NHS 10-Year Plan Debate
Full Debate: Read Full DebateAndrew Pakes
Main Page: Andrew Pakes (Labour (Co-op) - Peterborough)Department Debates - View all Andrew Pakes's debates with the Department of Health and Social Care
(1 day, 22 hours ago)
Commons ChamberI thank my hon. Friend for her support, and her constituents for giving up their time to take part in those events, which fed directly into the plan. I hope they see their input reflected in the results. She is quite right that we need to fix those basic systems and make sure that people across different parts of the NHS are able to interface and join up care around the patient. The capital and tech investment ringfenced by the Chancellor will have a really big impact, and I hope my hon. Friend’s patients and NHS staff will begin to feel that impact.
I put on record my thanks to the Secretary of State for his statement today, and to the Chancellor for the financial and economic work she has put in. Labour Members know that governing well is a team sport, and it is when people in government work together that we succeed best for the people we seek to serve.

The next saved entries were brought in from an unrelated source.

Context: an optimization exercise on an open-source flow, tuned for small area and a short achievable clock period. The choices shown serve that exercise and are no tape-out recipe.
At most, simulation tests tie the RTL to the original design; equivalence was not proved.
No functional check of the RTL was part of run 1.
In every run shown here, the design's own scripts or RTL, not TritonCTS, make the clock network.
The clock port is modelled as an ideal driver, which makes a skipped or thinned clock tree look cheaper than it is; a real chip needs a root buffer or a tree.
Power is estimated from default activity; no workload was simulated.

[flow/design.v]
module crc16_tab (
    input  wire [7:0]  x,
    output wire [15:0] t
);
    wire a = x[0] ^ x[4];
    wire b = x[1] ^ x[5];
    wire c = x[2] ^ x[6];
    wire d = x[3] ^ x[7];
    assign t = {d, c, b, a ^ x[7], x[6], x[5], x[4], d,
                c ^ x[7], b ^ x[6], a ^ x[5], x[4], d, c, b, a};
endmodule
module crc16_step (
    input  wire [15:0] crc_in,
    input  wire [7:0]  data,
    output wire [15:0] crc_out
);
    wire [15:0] t;
    crc16_tab u_tab (.x(crc_in[15:8] ^ data), .t(t));
    assign crc_out = t ^ {crc_in[7:0], 8'h00};
endmodule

Despite the best efforts of important surgeries such as Thistlemoor in my constituency, too many parts of Peterborough are left out as a result of two challenges. The first is the postcode lottery; too many things seem to happen in other parts of our county, and we know that working-class communities are too often left behind. The second challenge is that the NHS is just too complex. Even when we have services in the community, people struggle to know which bit to access—is it the pharmacist, the GP surgery, or the hospital? Can the Secretary of State confirm that the 10-year plan will seek to simplify the system, and to put patients in the driving seat and bureaucracy in the bin?
I can absolutely give my hon. Friend that reassurance. It is about time that we design care around the patient, rather than ask the patient to do the running around on behalf of the NHS. That will be a big shift in practice and culture. Of course, as my hon. Friend says, it is only thanks to the decisions taken by the Chancellor that we are able to match the reform and ambition of this plan with the investment we need. That is why I was delighted to be joined not just by the Prime Minister, but by my right hon. Friend the Chancellor this morning in Stratford to kick off the 10-year plan—not least because she is the one who pays the bills, and we are very grateful to her for it.